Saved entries
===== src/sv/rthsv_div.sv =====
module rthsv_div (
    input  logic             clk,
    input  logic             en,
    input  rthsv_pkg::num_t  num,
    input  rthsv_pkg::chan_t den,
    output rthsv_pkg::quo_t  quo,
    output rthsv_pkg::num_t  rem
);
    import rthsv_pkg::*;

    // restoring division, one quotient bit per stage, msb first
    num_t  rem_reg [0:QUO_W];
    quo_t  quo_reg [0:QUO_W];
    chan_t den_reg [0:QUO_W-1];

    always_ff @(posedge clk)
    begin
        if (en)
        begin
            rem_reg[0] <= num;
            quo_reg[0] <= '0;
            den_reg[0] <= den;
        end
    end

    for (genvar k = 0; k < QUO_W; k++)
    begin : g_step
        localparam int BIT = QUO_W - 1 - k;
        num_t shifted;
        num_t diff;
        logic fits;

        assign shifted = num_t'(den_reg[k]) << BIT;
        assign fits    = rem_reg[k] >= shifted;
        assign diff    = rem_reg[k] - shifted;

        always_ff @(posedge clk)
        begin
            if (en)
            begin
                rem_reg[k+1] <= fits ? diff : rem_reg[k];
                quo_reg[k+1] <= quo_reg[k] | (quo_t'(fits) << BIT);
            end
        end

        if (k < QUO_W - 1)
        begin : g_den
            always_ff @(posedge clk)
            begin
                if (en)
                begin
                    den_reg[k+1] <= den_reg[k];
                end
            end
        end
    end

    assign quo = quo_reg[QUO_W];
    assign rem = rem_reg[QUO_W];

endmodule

* * *

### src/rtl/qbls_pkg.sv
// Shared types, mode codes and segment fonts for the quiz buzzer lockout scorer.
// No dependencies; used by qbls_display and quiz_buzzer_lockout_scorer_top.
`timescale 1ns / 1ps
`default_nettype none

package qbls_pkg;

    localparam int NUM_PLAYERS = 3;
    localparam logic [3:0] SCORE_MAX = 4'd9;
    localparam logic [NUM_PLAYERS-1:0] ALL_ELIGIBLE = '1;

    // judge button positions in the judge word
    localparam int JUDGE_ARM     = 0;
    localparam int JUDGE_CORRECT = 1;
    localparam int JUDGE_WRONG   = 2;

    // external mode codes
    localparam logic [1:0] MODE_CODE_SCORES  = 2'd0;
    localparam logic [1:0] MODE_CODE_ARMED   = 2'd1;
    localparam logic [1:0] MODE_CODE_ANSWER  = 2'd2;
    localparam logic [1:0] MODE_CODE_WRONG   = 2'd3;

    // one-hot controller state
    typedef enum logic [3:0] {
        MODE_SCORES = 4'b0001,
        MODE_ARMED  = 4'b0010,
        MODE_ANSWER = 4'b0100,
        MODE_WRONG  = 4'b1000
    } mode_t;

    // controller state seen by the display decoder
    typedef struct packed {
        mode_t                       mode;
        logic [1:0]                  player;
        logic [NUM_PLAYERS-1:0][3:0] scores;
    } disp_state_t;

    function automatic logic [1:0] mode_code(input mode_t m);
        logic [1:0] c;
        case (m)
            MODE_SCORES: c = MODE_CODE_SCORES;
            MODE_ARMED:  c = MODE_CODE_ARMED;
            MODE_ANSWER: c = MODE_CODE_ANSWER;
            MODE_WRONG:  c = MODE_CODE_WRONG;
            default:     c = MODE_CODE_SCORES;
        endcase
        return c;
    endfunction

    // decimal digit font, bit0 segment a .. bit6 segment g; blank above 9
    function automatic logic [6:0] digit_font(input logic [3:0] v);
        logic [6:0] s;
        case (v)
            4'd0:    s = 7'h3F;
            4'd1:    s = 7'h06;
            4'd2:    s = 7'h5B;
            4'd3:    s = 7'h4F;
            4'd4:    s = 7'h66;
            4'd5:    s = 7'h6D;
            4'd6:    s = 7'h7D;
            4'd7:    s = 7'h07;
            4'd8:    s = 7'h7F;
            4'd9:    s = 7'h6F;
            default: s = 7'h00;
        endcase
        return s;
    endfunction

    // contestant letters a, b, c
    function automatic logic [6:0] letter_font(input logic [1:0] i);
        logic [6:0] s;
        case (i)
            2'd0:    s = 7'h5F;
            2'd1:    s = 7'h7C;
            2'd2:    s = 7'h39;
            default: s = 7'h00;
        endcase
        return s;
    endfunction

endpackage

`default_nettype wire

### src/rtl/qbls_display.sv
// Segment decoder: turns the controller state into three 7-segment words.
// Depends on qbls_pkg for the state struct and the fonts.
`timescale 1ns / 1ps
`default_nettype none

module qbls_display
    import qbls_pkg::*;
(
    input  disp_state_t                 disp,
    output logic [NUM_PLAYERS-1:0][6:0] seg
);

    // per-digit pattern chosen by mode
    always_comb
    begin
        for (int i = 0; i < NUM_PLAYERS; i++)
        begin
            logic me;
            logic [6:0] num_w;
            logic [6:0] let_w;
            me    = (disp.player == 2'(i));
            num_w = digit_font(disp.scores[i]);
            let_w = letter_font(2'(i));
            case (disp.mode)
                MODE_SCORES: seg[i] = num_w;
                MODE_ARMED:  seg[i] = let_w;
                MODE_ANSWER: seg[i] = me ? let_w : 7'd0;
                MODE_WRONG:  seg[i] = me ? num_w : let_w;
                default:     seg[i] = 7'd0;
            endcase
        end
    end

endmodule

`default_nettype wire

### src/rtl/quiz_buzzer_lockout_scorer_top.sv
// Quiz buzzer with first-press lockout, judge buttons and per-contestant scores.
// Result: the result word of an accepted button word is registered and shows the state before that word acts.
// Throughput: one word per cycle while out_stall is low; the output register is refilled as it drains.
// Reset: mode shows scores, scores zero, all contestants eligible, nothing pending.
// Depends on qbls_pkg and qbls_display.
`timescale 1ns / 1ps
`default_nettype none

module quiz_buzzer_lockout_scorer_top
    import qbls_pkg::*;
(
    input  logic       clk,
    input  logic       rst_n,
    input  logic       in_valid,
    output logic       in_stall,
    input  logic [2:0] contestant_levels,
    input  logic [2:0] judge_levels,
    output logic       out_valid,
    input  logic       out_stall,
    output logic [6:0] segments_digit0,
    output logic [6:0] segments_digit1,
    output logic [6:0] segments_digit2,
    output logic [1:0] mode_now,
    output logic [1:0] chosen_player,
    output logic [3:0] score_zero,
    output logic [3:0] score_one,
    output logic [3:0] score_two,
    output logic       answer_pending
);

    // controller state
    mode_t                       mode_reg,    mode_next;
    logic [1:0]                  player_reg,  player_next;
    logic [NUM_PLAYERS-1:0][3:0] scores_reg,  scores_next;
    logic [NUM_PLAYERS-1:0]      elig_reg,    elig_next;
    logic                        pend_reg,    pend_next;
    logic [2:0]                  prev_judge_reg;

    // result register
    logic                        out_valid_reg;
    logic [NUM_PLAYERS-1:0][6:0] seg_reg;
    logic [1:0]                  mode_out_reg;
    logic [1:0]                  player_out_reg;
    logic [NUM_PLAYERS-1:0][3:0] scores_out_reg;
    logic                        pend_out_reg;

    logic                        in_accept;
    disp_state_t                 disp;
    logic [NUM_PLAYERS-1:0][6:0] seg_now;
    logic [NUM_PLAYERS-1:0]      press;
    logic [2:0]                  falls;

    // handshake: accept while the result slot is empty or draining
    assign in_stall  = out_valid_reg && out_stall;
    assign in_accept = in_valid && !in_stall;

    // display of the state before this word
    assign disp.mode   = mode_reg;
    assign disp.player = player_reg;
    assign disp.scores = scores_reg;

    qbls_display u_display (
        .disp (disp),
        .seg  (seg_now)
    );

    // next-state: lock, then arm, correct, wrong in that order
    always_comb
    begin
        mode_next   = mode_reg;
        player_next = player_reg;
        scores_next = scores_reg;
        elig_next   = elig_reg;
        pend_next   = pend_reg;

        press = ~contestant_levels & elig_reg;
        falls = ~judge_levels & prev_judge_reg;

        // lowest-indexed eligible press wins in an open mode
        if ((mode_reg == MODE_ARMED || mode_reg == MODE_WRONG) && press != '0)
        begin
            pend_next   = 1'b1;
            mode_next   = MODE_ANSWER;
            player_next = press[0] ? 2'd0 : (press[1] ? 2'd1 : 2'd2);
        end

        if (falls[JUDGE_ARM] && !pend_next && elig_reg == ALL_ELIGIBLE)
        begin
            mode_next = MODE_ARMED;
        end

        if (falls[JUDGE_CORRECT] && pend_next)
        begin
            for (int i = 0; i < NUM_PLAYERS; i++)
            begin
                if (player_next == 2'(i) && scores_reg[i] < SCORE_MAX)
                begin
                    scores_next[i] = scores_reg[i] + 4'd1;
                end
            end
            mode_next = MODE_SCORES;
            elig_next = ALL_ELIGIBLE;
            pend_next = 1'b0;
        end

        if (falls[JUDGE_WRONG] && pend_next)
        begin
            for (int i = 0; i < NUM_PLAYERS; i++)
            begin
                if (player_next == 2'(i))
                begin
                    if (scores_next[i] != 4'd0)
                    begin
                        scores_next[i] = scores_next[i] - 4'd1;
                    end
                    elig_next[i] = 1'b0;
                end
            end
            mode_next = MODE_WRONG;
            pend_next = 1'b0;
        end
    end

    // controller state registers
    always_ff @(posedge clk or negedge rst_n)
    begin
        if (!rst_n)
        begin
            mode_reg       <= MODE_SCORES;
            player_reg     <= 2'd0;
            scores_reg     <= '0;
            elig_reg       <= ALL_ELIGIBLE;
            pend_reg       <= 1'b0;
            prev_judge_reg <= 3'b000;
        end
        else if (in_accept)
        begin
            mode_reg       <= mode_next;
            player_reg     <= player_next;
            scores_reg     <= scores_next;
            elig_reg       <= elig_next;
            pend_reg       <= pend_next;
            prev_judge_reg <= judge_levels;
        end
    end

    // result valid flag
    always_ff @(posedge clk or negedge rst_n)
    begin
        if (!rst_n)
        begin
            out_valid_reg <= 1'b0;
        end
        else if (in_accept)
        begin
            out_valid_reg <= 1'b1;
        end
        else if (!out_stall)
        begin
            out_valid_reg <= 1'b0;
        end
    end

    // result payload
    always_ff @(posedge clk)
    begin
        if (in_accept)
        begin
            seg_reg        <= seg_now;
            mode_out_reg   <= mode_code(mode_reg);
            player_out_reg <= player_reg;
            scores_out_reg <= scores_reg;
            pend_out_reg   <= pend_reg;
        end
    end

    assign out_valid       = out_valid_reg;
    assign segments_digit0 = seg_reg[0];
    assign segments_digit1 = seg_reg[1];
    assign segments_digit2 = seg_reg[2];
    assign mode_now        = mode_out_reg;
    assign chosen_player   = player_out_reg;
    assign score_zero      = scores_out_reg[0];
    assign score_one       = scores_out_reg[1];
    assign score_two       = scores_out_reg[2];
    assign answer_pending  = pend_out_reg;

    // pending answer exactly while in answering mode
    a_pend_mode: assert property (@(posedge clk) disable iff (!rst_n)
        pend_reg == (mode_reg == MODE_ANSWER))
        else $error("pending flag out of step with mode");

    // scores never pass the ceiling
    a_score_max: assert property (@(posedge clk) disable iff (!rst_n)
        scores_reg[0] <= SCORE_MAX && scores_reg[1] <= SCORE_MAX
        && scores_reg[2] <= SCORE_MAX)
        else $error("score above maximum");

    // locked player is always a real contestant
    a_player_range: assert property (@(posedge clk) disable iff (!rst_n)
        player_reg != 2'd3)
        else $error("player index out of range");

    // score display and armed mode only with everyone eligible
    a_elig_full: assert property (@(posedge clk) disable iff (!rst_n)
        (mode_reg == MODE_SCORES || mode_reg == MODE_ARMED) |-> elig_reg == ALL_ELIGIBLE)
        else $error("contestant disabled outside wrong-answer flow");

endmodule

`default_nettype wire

### What needs to be done
For this task, write out exactly the lines of the entries above, starting at the line with "assign disp.player = player_reg;" and ending at the line with "falls = ~judge_levels", both included, and no others.

### Written answer
    assign disp.player = player_reg;
    assign disp.scores = scores_reg;

    qbls_display u_display (
        .disp (disp),
        .seg  (seg_now)
    );

    // next-state: lock, then arm, correct, wrong in that order
    always_comb
    begin
        mode_next   = mode_reg;
        player_next = player_reg;
        scores_next = scores_reg;
        elig_next   = elig_reg;
        pend_next   = pend_reg;

        press = ~contestant_levels & elig_reg;
        falls = ~judge_levels & prev_judge_reg;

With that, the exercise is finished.